Wzięłam papierosy i zapalniczkę z szafki, po czym odpaliłam mojego wiernego przyjaciela i wsadziłam go do ust głęboko się zaciągając. Poczułam się o wiele gorzej...
Wyrzuciłam resztkę przez okno i ociężałym ruchem wygrzebałam z szafy bieliznę, sukienkę, gruby sweter i poszłam do łazienki, aby doprowadzić swoje ciało do w miarę normalnego stanu.
Niecałe dwadzieścia minut później byłam już gotowa i nie przejmując się tym, że droga do ośrodka odwykowego zajmie mi dobre dwie godziny udałam się w wyczerpującą podróż.
♥ ♥ ♥
- Madeleine?! - krzyknęła Vivienne i mocno mnie przytuliła. - Nie sądziłam, że jeszcze kiedyś Cię zobaczę. - westchnęła. - Bałam się, że już Cię tu nie będzie. Przedłużyli Ci pobyt? - odsunęłam się od dziewczyny i spojrzałam w jej niebieskie oczy - piękne jak zawsze.

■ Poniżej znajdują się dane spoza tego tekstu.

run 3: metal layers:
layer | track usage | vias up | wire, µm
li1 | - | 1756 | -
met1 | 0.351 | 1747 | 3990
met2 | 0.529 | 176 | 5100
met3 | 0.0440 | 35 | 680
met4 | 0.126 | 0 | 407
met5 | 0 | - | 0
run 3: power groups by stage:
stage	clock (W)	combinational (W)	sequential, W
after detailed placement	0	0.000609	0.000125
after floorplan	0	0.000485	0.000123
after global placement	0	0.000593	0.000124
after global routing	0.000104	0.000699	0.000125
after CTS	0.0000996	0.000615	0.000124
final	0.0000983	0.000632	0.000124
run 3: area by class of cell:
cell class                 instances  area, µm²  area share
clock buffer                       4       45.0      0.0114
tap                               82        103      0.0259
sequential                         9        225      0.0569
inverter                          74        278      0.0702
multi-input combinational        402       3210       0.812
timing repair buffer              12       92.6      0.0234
--- src/rtl/ihex_byte_pack.sv ---
module ihex_byte_pack (
    input  logic       clk,
    input  logic       rst,
    input  logic       in_valid,
    input  logic       is_hex,
    input  logic [3:0] nib,
    input  logic       active,
    output logic       byte_stb,
    output logic [7:0] byte_val
);
    logic       have_hi;
    logic [3:0] hi_q;

    always_ff @(posedge clk) begin
        if (rst || !active) begin
            have_hi <= 1'b0;
            hi_q    <= 4'h0;
        end else if (in_valid) begin
            if (is_hex) begin
                if (!have_hi) begin
                    hi_q    <= nib;
                    have_hi <= 1'b1;
                end else begin
                    have_hi <= 1'b0;
                end
            end else begin
                have_hi <= 1'b0;
            end
        end
    end

    assign byte_stb = active && in_valid && is_hex && have_hi;
    assign byte_val = {hi_q, nib};

    AST_PAIRED_NIBBLES: assert property (@(posedge clk) disable iff (rst)
        byte_stb |=> !byte_stb) else $error("byte strobe on consecutive cycles");
endmodule

--- src/rtl/ihex_record_seq.sv ---
module ihex_record_seq
    import ihex_pkg::*;
#(
    parameter int MAX_DATA = 16
) (
    input  logic              clk,
    input  logic              rst,
    input  logic              in_valid,
    input  logic              is_hex,
    input  logic              is_colon,
    input  logic              byte_stb,
    input  logic [7:0]        byte_val,
    output logic              active,
    output logic              wr_en,
    output logic [ADDR_W-1:0] wr_addr,
    output logic [7:0]        wr_data,
    output logic              csum_err,
    output logic              frame_err,
    output logic              eof_done
);
    localparam int CNT_W = $clog2(MAX_DATA + 1);

    rec_state_e        state_q;
    logic [7:0]        sum_q;
    logic [7:0]        sum_nx;
    logic [7:0]        rtype_q;
    logic [ADDR_W-1:0] addr_q;
    logic [CNT_W-1:0]  left_q;

    assign sum_nx = sum_q + byte_val;
    assign active = (state_q != ST_HUNT);

    always_ff @(posedge clk) begin
        if (rst) begin
            state_q   <= ST_HUNT;
            sum_q     <= 8'h00;
            rtype_q   <= 8'h00;
            addr_q    <= '0;
            left_q    <= '0;
            wr_en     <= 1'b0;
            wr_addr   <= '0;
            wr_data   <= 8'h00;
            csum_err  <= 1'b0;
            frame_err <= 1'b0;
            eof_done  <= 1'b0;
        end else begin
            wr_en     <= 1'b0;
            csum_err  <= 1'b0;
            frame_err <= 1'b0;
            if (in_valid && is_colon) begin
                frame_err <= (state_q != ST_HUNT);
                state_q   <= ST_COUNT;
                sum_q     <= 8'h00;
                eof_done  <= 1'b0;
            end else if (in_valid && active && !is_hex) begin
                frame_err <= 1'b1;
                state_q   <= ST_HUNT;
            end else if (byte_stb) begin
                sum_q <= sum_nx;
                case (state_q)
                    ST_COUNT: begin
                        if (byte_val > 8'(MAX_DATA)) begin
                            frame_err <= 1'b1;
                            state_q   <= ST_HUNT;
                        end else begin
                            left_q  <= byte_val[CNT_W-1:0];
                            state_q <= ST_ADDR_HI;
                        end
                    end
                    ST_ADDR_HI: begin
                        addr_q[15:8] <= byte_val;
                        state_q      <= ST_ADDR_LO;
                    end
                    ST_ADDR_LO: begin
                        addr_q[7:0] <= byte_val;
                        state_q     <= ST_TYPE;
                    end
                    ST_TYPE: begin
                        rtype_q <= byte_val;
                        state_q <= (left_q == '0) ? ST_CSUM : ST_DATA;
                    end
                    ST_DATA: begin
                        if (rtype_q == REC_DATA) begin
                            wr_en   <= 1'b1;
                            wr_addr <= addr_q;
                            wr_data <= byte_val;
                        end
                        addr_q <= addr_q + 1'b1;
                        left_q <= left_q - 1'b1;
                        if (left_q == CNT_W'(1)) begin
                            state_q <= ST_CSUM;
                        end
                    end
                    ST_CSUM: begin
                        if (sum_nx != 8'h00) begin
                            csum_err <= 1'b1;
                        end else if (rtype_q == REC_EOF) begin
                            eof_done <= 1'b1;
                        end
                        state_q <= ST_HUNT;
                    end
                    default: state_q <= state_q;
                endcase
            end
        end
    end

    AST_WR_SPACING: assert property (@(posedge clk) disable iff (rst)
        wr_en |=> !wr_en) else $error("write strobes too close");
    AST_LEFT_RANGE: assert property (@(posedge clk) disable iff (rst)
        (state_q == ST_DATA) |-> (left_q != '0 && left_q <= CNT_W'(MAX_DATA))) else $error("count out of range");
    AST_ERR_EXCL: assert property (@(posedge clk) disable iff (rst)
        !(csum_err && frame_err)) else $error("both errors at once");
    AST_CSUM_END: assert property (@(posedge clk) disable iff (rst)
        csum_err |-> (state_q == ST_HUNT && !wr_en)) else $error("checksum report mid record");
    AST_FRAME_RESYNC: assert property (@(posedge clk) disable iff (rst)
        frame_err |-> (state_q == ST_HUNT || state_q == ST_COUNT)) else $error("frame error without resync");
    AST_DONE_HOLD: assert property (@(posedge clk) disable iff (rst)
        (eof_done && !(in_valid && is_colon)) |=> eof_done) else $error("done dropped");
endmodule

--- src/rtl/ihex_loader.sv ---
module ihex_loader
    import ihex_pkg::*;
#(
    parameter int MAX_DATA = 16
) (
    input  logic        clk,
    input  logic        rst,
    input  logic        in_valid,
    input  logic [7:0]  in_char,
    output logic        wr_en,
    output logic [15:0] wr_addr,
    output logic [7:0]  wr_data,
    output logic        csum_err,
    output logic        frame_err,
    output logic        eof_done
);
    char_info_t info;
    logic       active;
    logic       byte_stb;
    logic [7:0] byte_val;

    ihex_char_class u_class (
        .ch   (in_char),
        .info (info)
    );

    ihex_byte_pack u_pack (
        .clk      (clk),
        .rst      (rst),
        .in_valid (in_valid),
        .is_hex   (info.is_hex),
        .nib      (info.nib),
        .active   (active),
        .byte_stb (byte_stb),
        .byte_val (byte_val)
    );

    ihex_record_seq #(.MAX_DATA(MAX_DATA)) u_seq (
        .clk       (clk),
        .rst       (rst),
        .in_valid  (in_valid),
        .is_hex    (info.is_hex),
        .is_colon  (info.is_colon),
        .byte_stb  (byte_stb),
        .byte_val  (byte_val),
        .active    (active),
        .wr_en     (wr_en),
        .wr_addr   (wr_addr),
        .wr_data   (wr_data),
        .csum_err  (csum_err),
        .frame_err (frame_err),
        .eof_done  (eof_done)
    );

    AST_IDLE_AFTER_RESET: assert property (@(posedge clk)
        rst |=> (!wr_en && !csum_err && !frame_err && !eof_done)) else $error("outputs active after reset");
endmodule

--- config.mk ---
export PLATFORM = sky130hd
export DESIGN_NAME = ihex_loader
export DESIGN_NICKNAME = d
export VERILOG_FILES = /design/src/rtl/ihex_pkg.sv /design/src/rtl/ihex_char_class.sv /design/src/rtl/ihex_byte_pack.sv /design/src/rtl/ihex_record_seq.sv /design/src/rtl/ihex_loader.sv
export SDC_FILE = /design/constraint.sdc
export NUM_CORES = 1
export LEC_CHECK = 0
export BUFFER_PORTS_ARGS = -buffer_cell sky130_fd_sc_hd__buf_2
export CAP_MARGIN = 20
export CORE_ASPECT_RATIO = 1.1
export CORE_UTILIZATION = 25
export CTS_CLUSTER_DIAMETER = 80
export DETAILED_ROUTE_END_ITERATION = 8
export PLACE_DENSITY = 0.49
export SLEW_MARGIN = 15
export SYNTH_ARGS = -nofsm -noshare
export SYNTH_HDL_FRONTEND = slang
export SYNTH_HIERARCHICAL = 1
export SYNTH_SLANG_ARGS = --single-unit
--- constraint.sdc ---
create_clock -name clk -period 3.5 [get_ports clk]
set_input_delay 0 -clock clk [delete_from_list [all_inputs] [get_ports clk]]
set_output_delay 0 -clock clk [all_outputs]
set_load 0.05 [all_outputs]
[config.mk]
export PLATFORM = sky130hd
export DESIGN_NAME = ghp_predictor
export DESIGN_NICKNAME = d
export VERILOG_FILES = /design/src/rtl/ghp_pkg.sv /design/src/rtl/ghp_rst_sync.sv /design/src/rtl/ghp_history.sv /design/src/rtl/ghp_index.sv /design/src/rtl/ghp_table.sv /design/src/rtl/ghp_predictor.sv
export SDC_FILE = /design/constraint.sdc
export NUM_CORES = 2
export LEC_CHECK = 0
export ABC_AREA = 1
export BUFFER_PORTS_ARGS = -buffer_cell sky130_fd_sc_hd__clkbuf_2
export CORE_MARGIN = 2
export CORE_UTILIZATION = 26
export DETAILED_ROUTE_END_ITERATION = 8
export GPL_TIMING_DRIVEN = 0
export SYNTH_ARGS = -nofsm -noshare
export SYNTH_HDL_FRONTEND = slang
export SYNTH_HIERARCHICAL = 1
export SYNTH_SLANG_ARGS = --single-unit
[constraint.sdc]
create_clock -name clk -period 27.6 [get_ports clk]
set_clock_uncertainty 0.1 [all_clocks]
set_input_delay 2.76 -clock clk [delete_from_list [all_inputs] [get_ports clk]]
set_output_delay 2.76 -clock clk [all_outputs]
set_load 0.02 [all_outputs]
[src/rtl/ghp_pkg.sv]
package ghp_pkg;

  typedef enum logic [1:0] {
    CTR_SNT = 2'b00,
    CTR_WNT = 2'b01,
    CTR_WT  = 2'b10,
    CTR_ST  = 2'b11
  } ctr_t;

  typedef enum logic {
    IDX_CONCAT = 1'b0,
    IDX_XOR    = 1'b1
  } idx_mode_e;

  // one saturating step of a direction counter
  function automatic ctr_t ctr_step(input ctr_t cur, input logic taken);
    ctr_t nxt;
    case (cur)
      CTR_SNT: nxt = taken ? CTR_WNT : CTR_SNT;
      CTR_WNT: nxt = taken ? CTR_WT  : CTR_SNT;
      CTR_WT:  nxt = taken ? CTR_ST  : CTR_WNT;
      default: nxt = taken ? CTR_ST  : CTR_WT;
    endcase
    return nxt;
  endfunction

  function automatic logic ctr_dir(input ctr_t cur);
    return cur[1];
  endfunction

endpackage

[src/rtl/ghp_rst_sync.sv]
module ghp_rst_sync (
  input  logic clk,
  input  logic rst_n,
  output logic srst_n
);

  logic [1:0] sync_q;

  always_ff @(posedge clk or negedge rst_n) begin
    if (!rst_n) sync_q <= 2'b00;
    else        sync_q <= {sync_q[0], 1'b1};
  end

  assign srst_n = sync_q[1];

endmodule

[src/rtl/ghp_history.sv]
module ghp_history #(
  parameter int unsigned HIST_W = 4
) (
  input  logic              clk,
  input  logic              srst_n,
  input  logic              shift_en,
  input  logic              shift_bit,
  output logic [HIST_W-1:0] hist_q
);

  logic [HIST_W-1:0] hist_d;

  generate
    if (HIST_W == 1) begin : g_one
      always_comb hist_d = shift_bit;
    end else begin : g_many
      always_comb hist_d = {hist_q[HIST_W-2:0], shift_bit};
    end
  endgenerate

  always_ff @(posedge clk or negedge srst_n) begin
    if (!srst_n)       hist_q <= '0;
    else if (shift_en) hist_q <= hist_d;
  end

endmodule

[src/rtl/ghp_index.sv]
module ghp_index #(
  parameter int unsigned       PC_W   = 32,
  parameter int unsigned       HIST_W = 4,
  parameter int unsigned       IDX_W  = 8,
  parameter int unsigned       PC_LSB = 2,
  parameter ghp_pkg::idx_mode_e MODE  = ghp_pkg::IDX_XOR
) (
  input  logic [PC_W-1:0]   pc,
  input  logic [HIST_W-1:0] hist,
  output logic [IDX_W-1:0]  idx
);

  localparam int unsigned PAD_W = IDX_W - HIST_W;

  generate
    if (MODE == ghp_pkg::IDX_CONCAT) begin : g_cat
      assign idx = {hist, pc[PC_LSB +: PAD_W]};
      logic unused_pc;
      assign unused_pc = ^{pc};
    end else begin : g_xor
      assign idx = pc[PC_LSB +: IDX_W] ^ {{PAD_W{1'b0}}, hist};
      logic unused_pc;
      assign unused_pc = ^{pc};
    end
  endgenerate

endmodule

[src/rtl/ghp_table.sv]
module ghp_table #(
  parameter int unsigned IDX_W = 8,
  localparam int unsigned DEPTH = 1 << IDX_W
) (
  input  logic                 clk,
  input  logic                 srst_n,
  input  logic [IDX_W-1:0]     rd_idx,
  output ghp_pkg::ctr_t        rd_ctr,
  input  logic                 wr_en,
  input  logic [IDX_W-1:0]     wr_idx,
  input  logic                 wr_taken,
  output logic [2*DEPTH-1:0]   ctr_flat
);

  import ghp_pkg::*;

  generate
    for (genvar e = 0; e < DEPTH; e++) begin : g_ent
      ctr_t q;
      ctr_t d;
      logic hit;

      always_comb begin
        hit = wr_en && (wr_idx == IDX_W'(e));
        d   = hit ? ctr_step(q, wr_taken) : q;
      end

      always_ff @(posedge clk or negedge srst_n) begin
        if (!srst_n)  q <= CTR_WNT;
        else if (hit) q <= d;
      end

      assign ctr_flat[2*e +: 2] = q;
    end
  endgenerate

  always_comb rd_ctr = ctr_t'(ctr_flat[{rd_idx, 1'b0} +: 2]);

endmodule

[src/rtl/ghp_predictor.sv]
module ghp_predictor #(
  parameter int unsigned        PC_W   = 32,
  parameter int unsigned        HIST_W = 4,
  parameter int unsigned        IDX_W  = 8,
  parameter int unsigned        PC_LSB = 2,
  parameter ghp_pkg::idx_mode_e MODE   = ghp_pkg::IDX_XOR
) (
  input  logic            clk,
  input  logic            rst_n,
  input  logic [PC_W-1:0] pred_pc,
  output logic            pred_taken,
  input  logic            upd_valid,
  input  logic [PC_W-1:0] upd_pc,
  input  logic            upd_taken
);

  import ghp_pkg::*;

  localparam int unsigned DEPTH = 1 << IDX_W;

  logic               srst_n;
  logic [HIST_W-1:0]  hist_q;
  logic [IDX_W-1:0]   pred_idx;
  logic [IDX_W-1:0]   upd_idx;
  ctr_t               rd_ctr;
  logic [2*DEPTH-1:0] ctr_flat;

  ghp_rst_sync u_rst (
    .clk    (clk),
    .rst_n  (rst_n),
    .srst_n (srst_n)
  );

  ghp_history #(.HIST_W(HIST_W)) u_hist (
    .clk       (clk),
    .srst_n    (srst_n),
    .shift_en  (upd_valid),
    .shift_bit (upd_taken),
    .hist_q    (hist_q)
  );

  ghp_index #(.PC_W(PC_W), .HIST_W(HIST_W), .IDX_W(IDX_W), .PC_LSB(PC_LSB), .MODE(MODE)) u_pidx (
    .pc   (pred_pc),
    .hist (hist_q),
    .idx  (pred_idx)
  );

  // update index uses the history before this update shifts it
  ghp_index #(.PC_W(PC_W), .HIST_W(HIST_W), .IDX_W(IDX_W), .PC_LSB(PC_LSB), .MODE(MODE)) u_uidx (
    .pc   (upd_pc),
    .hist (hist_q),
    .idx  (upd_idx)
  );

  ghp_table #(.IDX_W(IDX_W)) u_tab (
    .clk      (clk),
    .srst_n   (srst_n),
    .rd_idx   (pred_idx),
    .rd_ctr   (rd_ctr),
    .wr_en    (upd_valid),
    .wr_idx   (upd_idx),
    .wr_taken (upd_taken),
    .ctr_flat (ctr_flat)
  );

  assign pred_taken = ctr_dir(rd_ctr);

endmodule

==> flow_metrics.tcl <==
set metrics [dict create \
    die_x_um 336.0 \
    grt_pass1_vias 25620 \
    rr_startpoint "u_hist/hist_q[1]$_DFFE_PN0P_" \
    powerDensity_nw_per_um2 60.26 \
    cts_root_buf "clkbuf_16" \
    crit_chain "clkbuf_2 -> inv_1 -> nand2_1 -> nand2_1 -> buf_2 -> clkbuf_1 -> nand3_1 -> nand3_1 -> nand3_1 -> nand3_1 -> nand2_1 -> nand2_1 -> nand3_1 -> nand3_1 -> nand2_1 -> clkbuf_2" \
    crit_path_start_kind "input port" \
    cts_resized 0 \
    antenna_found_initial 3 \
    syn_area_per_cell_um2 7.261 \
    syn_area_um2 28650 \
    vias 28520 \
    syn_inst 3946 \
    pre_cts_slack_ps 19650 \
    max-cap-violations 0 \
    vias_per_cell 5.196 \
    clock_sinks 518 \
    path_max_fanout 10 \
    worst_pin_slew_ps 1176 \
    core_area_um2 109000 \
    grt_max_degree 72 \
    post-route-min-period_ps 8119 \
    die_y_um 336.0 \
    min_from "u_rst/sync_q[0]$_DFF_PN0_" \
    fin_ws_ps 19480 \
    n_antenna_cell 0 \
    vdd_drop_max_mv 0.04292 \
    maxSlewViolCount 0 \
    area_delta_synth_final_pct 13.77 \
    timing.final.crit_share_pct 29.41 \
    r2r_end "u_tab/g_ent[147].q[1]$_DFFE_PN0P_" \
    critPathMaxStageDelay_ps 490 \
    dieArea_um2 112900 \
    grt_pass1_wl_um 170500 \
    initialDrtViolationCount 3534 \
    worstRegToRegCells 10 \
    ant_nets 0 \
    rows 121 \
    drc 0 \
    clockBufferDepth 3 \
    num-nets-final 4093 \
    critPathKind "in -> out" \
    htree_num_levels 2 \
    hold_end "u_rst/sync_q[1]$_DFF_PN0_" \
    port_buffers 12 \
    status "complete, no violations" \
    firstDrtPassIters 6 \
    post-route-util_pct 29.90 \
    ios 69 \
    hold_buffers 0 \
    finalSetupTns_ps 0 \
    path_buf_inv 5 \
    fin_hold_ws_ps 249.8 \
    fmax_mhz 123.2 \
    arrival_ps 5260 \
    drt_wl_total_um 117200 \
    endpoint_kind "output port" \
    drive_gt1_share_pct 13.16 \
    cpMostUsedCell "nand3_1" \
    synth_warnings 6 \
    cp_top_family "simple AND/OR/NAND/NOR gates" \
    worstPathRequired_ps 24740 \
    finalHoldViolCount 0 \
    overflow 0 \
    clk_transition_reported_paths_ps 60 \
    leakage_nw 12.95 \
    slew_headroom_pct 21.34 \
    track_usage_pct 20.45 \
    place_congestion 1.059 \
    syn_nets 4014 \
    holdCritPathClass "reg -> reg" \
    cts_tree "done" \
    initial_core_util_pct 26.28 \
    cts_setup_buffers 0 \
    crit_start "pred_pc[3]" \
    dp_hpwl_um 87080 \
    timing.reg2reg.setup_slack_ps 24040 \
    whs_path_depth 0 \
    rsz0062_at_grt "false" \
    crit_slowest_cell "clkbuf_1" \
    finalSetupViolCount 0 \
    cts_buffers 57 \
    worst_skew_pair.late_latency_ps 630 \
    p_total_mw 1.964 \
    wl_per_cell_um 21.36 \
]
-- cell type report --
type | instances | area [um^2]
Fill cell | 11650 | 76410
Sequential cell | 518 | 13290
Multi-Input combinational cell | 2954 | 13290
Tap cell | 1414 | 1769
Clock buffer | 85 | 1644
Buffer | 211 | 1091
Inverter | 263 | 989.7
Timing Repair Buffer | 20 | 280.3
Clock inverter | 23 | 249.0
-- how the worst max path moves through the flow --
| stage | to | slack (ps) | cells after the start |
|---|---|---|---|
| after floorplan | u_hist/hist_q[0]$_DFFE_PN0P_ | 12440 | 0 |
| final | pred_taken | 19480 | 16 |
| after global routing | pred_taken | 19430 | 16 |
| after global placement | u_tab/g_ent[181].q[1]$_DFFE_PN0P_ | 5440 | 0 |
| after detailed placement | pred_taken | 19650 | 16 |
| after CTS | pred_taken | 19650 | 16 |
-- per-layer routing --
layer	track usage (%)	up-vias	part of all wire, %
li1	-	13250	-
met1	28.39	13850	44
met2	30.87	1185	43
met3	4.100	231	8.9
met4	8.568	4	4.6
met5	0	-	0.020
-- sequential cells by signal, indices dropped and copies added, names as in the netlist --
name           flops
u_tab/g_ent.q    512
u_rst/sync_q       2
u_hist/hist_q      4
-- layout by cell type, fill, tap and decap left out, drive strengths merged --
cell and count:
a21oi 179, a32o 19, buf 140, bufinv 5, clkbuf 176, clkinv 16, clkinvlp 2, conb 1
dfrtp 262, dfstp 256, inv 263, maj3 6, nand2 1040, nand3 238, nor2 431, nor3 21
o21ai 999, o22ai 19, o31ai 1
-- power breakdown --
group	leakage (nW)	internal, mW	switching, mW
combinational	5.81	0.0836	0.208
clock	0.934	0.458	0.330
sequential	6.20	0.833	0.0512
-- per-stage QoR --
step / cells / area [um^2]
after floorplan: 3946 / 28650
after global placement: 5372 / 30480
after detailed placement: 5380 / 30700
after CTS: 5488 / 32600
after global routing: 5488 / 32600
final: 5488 / 32600
No activity file was read; power rests on OpenSTA's default activity.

- Tak, znajomy podrzucił mi troszkę wódki, dyrektor mnie przyłapał na piciu i jeszcze trochę tutaj pobędę. - powiedziała smutno i poszłyśmy na werandę, aby na spokojnie porozmawiać.
Drewniany dach chronił nas przed deszczem, ale zimne powietrze tego dnia było bezlitosne, a ja przeklęłam się w myślach, że przyszło mi do głowy założenie tak cienkiej sukienki, która odsłaniała praktycznie całe moje nogi, które już podczas długiej podróży zdążyły nieźle przemarznąć. Postanowiłam jednak znieść te niedogodności, w końcu nie w takich warunkach się żyło.
- Co u Ciebie słychać?
- A nic... chyba wszystko okej.
- Jesteś z Anthonym? - spytała dziewczyna, a ja w myślach zastanawiałam się dlaczego każdy musi mnie o to pytać. Najwidoczniej zapomnienie o nim nie było mi pisane.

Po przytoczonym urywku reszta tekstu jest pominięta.